It's not surprising to me that they keep it, but they do not need to keep person...

misnome · on April 20, 2013

Hazarding a guess, history associated with a user could help accuracy or determine usage that causes problems? I mean, sure, don't keep the user data forever (and I imagine you can't, depending on local laws), but as long as it's useful? Six months seems a reasonable timescale if you have to identify, track, test and implement problems, and six months per user probably doesn't give you a whole load of statistics on it's own.

blueprint · on April 20, 2013

It does not need to be personalized, it only needs to be associated with a given data set. How it's applied to the personal device in question is an implementation problem, not a matter of whether anonymization should have been implemented.

drivebyacct2 · on April 20, 2013

Presumably. Google even desires to keep the data personalized if you opt in and allow them.

glitch · on April 21, 2013

Indeed. The more data points, the better. At least for speech recognition personalization for Google Voice Search, it is opt-in: http://support.google.com/android/bin/answer.py?hl=en&an...

Not so long ago, the primary goal of the 1-800-GOOG-411 service was to record people's voice queries for the purpose of bettering their voice recognition technology. After they got sufficient data samples, they discontinued the service.

http://www.infoworld.com/t/data-management/google-wants-your...

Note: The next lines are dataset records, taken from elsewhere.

$ cat src/rtl/dram_arbiter_if.sv
// Port bundle between the data-RAM arbiter, its two requesters and the RAM itself.
// The arbiter connects through the slave modport; the environment connects through master.
interface dram_arbiter_if #(
  parameter int BURST_W = 4
) ();
  logic               m0_req;
  logic               m0_we;
  logic [31:0]        m0_addr;
  logic [3:0]         m0_sel;
  logic [31:0]        m0_wdata;
  logic [31:0]        m0_rdata;
  logic               m0_ack;
  logic               stall_req;

  logic               m1_req;
  logic               m1_we;
  logic [31:0]        m1_addr;
  logic [BURST_W-1:0] m1_len;
  logic [31:0]        m1_wdata;
  logic               m1_wnext;
  logic [31:0]        m1_rdata;
  logic               m1_rvalid;
  logic               m1_done;

  logic               ram_ce;
  logic               ram_we;
  logic [31:0]        ram_addr;
  logic [3:0]         ram_sel;
  logic [31:0]        ram_wdata;
  logic [31:0]        ram_rdata;

  modport slave (
    input  m0_req, m0_we, m0_addr, m0_sel, m0_wdata,
    output m0_rdata, m0_ack, stall_req,
    input  m1_req, m1_we, m1_addr, m1_len, m1_wdata,
    output m1_wnext, m1_rdata, m1_rvalid, m1_done,
    output ram_ce, ram_we, ram_addr, ram_sel, ram_wdata,
    input  ram_rdata
  );

  modport master (
    output m0_req, m0_we, m0_addr, m0_sel, m0_wdata,
    input  m0_rdata, m0_ack, stall_req,
    output m1_req, m1_we, m1_addr, m1_len, m1_wdata,
    input  m1_wnext, m1_rdata, m1_rvalid, m1_done,
    input  ram_ce, ram_we, ram_addr, ram_sel, ram_wdata,
    output ram_rdata
  );
endinterface

$ cat src/rtl/dram_arbiter.sv
// Two-port arbiter for the single-ported data RAM: zero-latency single accesses for the
// MEM stage (port 0) and non-preemptible word bursts for the DMA/loader engine (port 1).
module dram_arbiter #(
  parameter int BURST_W = 4
) (
  input  logic           clk,
  input  logic           rst_n,
  dram_arbiter_if.slave  bus
);

  localparam logic [0:0] ST_IDLE  = 1'b0;
  localparam logic [0:0] ST_BURST = 1'b1;

  logic [0:0]         state_r;
  logic               last_grant_r;
  logic [BURST_W-1:0] cnt_r;
  logic [BURST_W-1:0] len_r;
  logic [31:0]        base_r;
  logic               dir_r;

  logic               grant_m0_s;
  logic               grant_m1_s;
  logic               last_beat_s;
  logic [31:0]        offset_s;

  // Round-robin grant in IDLE; held off while reset is asserted so nothing reaches the RAM.
  always_comb begin
    grant_m0_s  = 1'b0;
    grant_m1_s  = 1'b0;
    if (rst_n && (state_r == ST_IDLE)) begin
      grant_m0_s = bus.m0_req && (!bus.m1_req || last_grant_r);
      grant_m1_s = bus.m1_req && (!bus.m0_req || !last_grant_r);
    end else begin
      grant_m0_s = 1'b0;
      grant_m1_s = 1'b0;
    end
    last_beat_s = (cnt_r == len_r);
    offset_s    = {{(30-BURST_W){1'b0}}, cnt_r, 2'b00};
  end

  // RAM bus and port output steering; exactly one owner of ram_* per cycle.
  always_comb begin
    bus.ram_ce    = 1'b0;
    bus.ram_we    = 1'b0;
    bus.ram_addr  = 32'h0000_0000;
    bus.ram_sel   = 4'h0;
    bus.ram_wdata = 32'h0000_0000;
    bus.m0_rdata  = 32'h0000_0000;
    bus.m0_ack    = 1'b0;
    bus.m1_wnext  = 1'b0;
    bus.m1_rdata  = 32'h0000_0000;
    bus.m1_rvalid = 1'b0;
    bus.m1_done   = 1'b0;
    if (state_r == ST_BURST) begin
      bus.ram_ce   = 1'b1;
      bus.ram_we   = dir_r;
      bus.ram_sel  = 4'hF;
      bus.ram_addr = base_r + offset_s;
      bus.m1_done  = last_beat_s;
      if (dir_r) begin
        bus.ram_wdata = bus.m1_wdata;
        bus.m1_wnext  = 1'b1;
      end else begin
        bus.m1_rdata  = bus.ram_rdata;
        bus.m1_rvalid = 1'b1;
      end
    end else if (grant_m0_s) begin
      bus.ram_ce    = 1'b1;
      bus.ram_we    = bus.m0_we;
      bus.ram_addr  = bus.m0_addr;
      bus.ram_sel   = bus.m0_sel;
      bus.ram_wdata = bus.m0_wdata;
      bus.m0_rdata  = bus.ram_rdata;
      bus.m0_ack    = 1'b1;
    end else begin
      bus.ram_ce    = 1'b0;
    end
    bus.stall_req = bus.m0_req && !bus.m0_ack;
  end

  // Sequencer state: grant history, burst acceptance and beat counting.
  always_ff @(posedge clk or negedge rst_n) begin
    if (!rst_n) begin
      state_r      <= ST_IDLE;
      last_grant_r <= 1'b1;
      cnt_r        <= '0;
      len_r        <= '0;
      base_r       <= 32'h0000_0000;
      dir_r        <= 1'b0;
    end else begin
      case (state_r)
        ST_IDLE: begin
          if (grant_m0_s) begin
            last_grant_r <= 1'b0;
          end else if (grant_m1_s) begin
            base_r       <= {bus.m1_addr[31:2], 2'b00};
            len_r        <= bus.m1_len;
            dir_r        <= bus.m1_we;
            cnt_r        <= '0;
            last_grant_r <= 1'b1;
            state_r      <= ST_BURST;
          end else begin
            state_r      <= ST_IDLE;
          end
        end
        ST_BURST: begin
          if (last_beat_s) begin
            state_r <= ST_IDLE;
          end else begin
            cnt_r   <= cnt_r + {{(BURST_W-1){1'b0}}, 1'b1};
          end
        end
        default: begin
          state_r <= ST_IDLE;
        end
      endcase
    end
  end

endmodule

$ cat src/flat_wrapper.sv
// flat-port wrapper written by rule: the top's interface ports become plain ports
module dram_arbiter_flat 
#(
  parameter int BURST_W = 4
)
  (clk, rst_n, bus_m0_req, bus_m0_we, bus_m0_addr, bus_m0_sel, bus_m0_wdata, bus_m0_rdata, bus_m0_ack, bus_stall_req, bus_m1_req, bus_m1_we, bus_m1_addr, bus_m1_len, bus_m1_wdata, bus_m1_wnext, bus_m1_rdata, bus_m1_rvalid, bus_m1_done, bus_ram_ce, bus_ram_we, bus_ram_addr, bus_ram_sel, bus_ram_wdata, bus_ram_rdata);
  dram_arbiter_if #(.BURST_W(BURST_W)) bus_i ();
  input  logic clk;
  input  logic rst_n;
  input wire logic [$bits(bus_i.m0_req)-1:0] bus_m0_req;
  input wire logic [$bits(bus_i.m0_we)-1:0] bus_m0_we;
  input wire logic [$bits(bus_i.m0_addr)-1:0] bus_m0_addr;
  input wire logic [$bits(bus_i.m0_sel)-1:0] bus_m0_sel;
  input wire logic [$bits(bus_i.m0_wdata)-1:0] bus_m0_wdata;
  output wire logic [$bits(bus_i.m0_rdata)-1:0] bus_m0_rdata;
  output wire logic [$bits(bus_i.m0_ack)-1:0] bus_m0_ack;
  output wire logic [$bits(bus_i.stall_req)-1:0] bus_stall_req;
  input wire logic [$bits(bus_i.m1_req)-1:0] bus_m1_req;
  input wire logic [$bits(bus_i.m1_we)-1:0] bus_m1_we;
  input wire logic [$bits(bus_i.m1_addr)-1:0] bus_m1_addr;
  input wire logic [$bits(bus_i.m1_len)-1:0] bus_m1_len;
  input wire logic [$bits(bus_i.m1_wdata)-1:0] bus_m1_wdata;
  output wire logic [$bits(bus_i.m1_wnext)-1:0] bus_m1_wnext;
  output wire logic [$bits(bus_i.m1_rdata)-1:0] bus_m1_rdata;
  output wire logic [$bits(bus_i.m1_rvalid)-1:0] bus_m1_rvalid;
  output wire logic [$bits(bus_i.m1_done)-1:0] bus_m1_done;
  output wire logic [$bits(bus_i.ram_ce)-1:0] bus_ram_ce;
  output wire logic [$bits(bus_i.ram_we)-1:0] bus_ram_we;
  output wire logic [$bits(bus_i.ram_addr)-1:0] bus_ram_addr;
  output wire logic [$bits(bus_i.ram_sel)-1:0] bus_ram_sel;
  output wire logic [$bits(bus_i.ram_wdata)-1:0] bus_ram_wdata;
  input wire logic [$bits(bus_i.ram_rdata)-1:0] bus_ram_rdata;
  assign bus_i.m0_req = bus_m0_req;
  assign bus_i.m0_we = bus_m0_we;
  assign bus_i.m0_addr = bus_m0_addr;
  assign bus_i.m0_sel = bus_m0_sel;
  assign bus_i.m0_wdata = bus_m0_wdata;
  assign bus_m0_rdata = bus_i.m0_rdata;
  assign bus_m0_ack = bus_i.m0_ack;
  assign bus_stall_req = bus_i.stall_req;
  assign bus_i.m1_req = bus_m1_req;
  assign bus_i.m1_we = bus_m1_we;
  assign bus_i.m1_addr = bus_m1_addr;
  assign bus_i.m1_len = bus_m1_len;
  assign bus_i.m1_wdata = bus_m1_wdata;
  assign bus_m1_wnext = bus_i.m1_wnext;
  assign bus_m1_rdata = bus_i.m1_rdata;
  assign bus_m1_rvalid = bus_i.m1_rvalid;
  assign bus_m1_done = bus_i.m1_done;
  assign bus_ram_ce = bus_i.ram_ce;
  assign bus_ram_we = bus_i.ram_we;
  assign bus_ram_addr = bus_i.ram_addr;
  assign bus_ram_sel = bus_i.ram_sel;
  assign bus_ram_wdata = bus_i.ram_wdata;
  assign bus_i.ram_rdata = bus_ram_rdata;
  dram_arbiter #(.BURST_W(BURST_W)) u_core (.clk(clk), .rst_n(rst_n), .bus(bus_i));
endmodule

> "Google had stated that the company originally implemented GOOG-411 to build a large phoneme database from users' voice queries. This phoneme database, in turn, allowed Google engineers to refine and improve the speech recognition engine that Google uses to index audio content for searching."

drivebyacct2 · on April 21, 2013

Fascinating. I had no idea that's what that service was being used for. Interesting, it was more or less retired as soon as Android blew up and voice search was everywhere.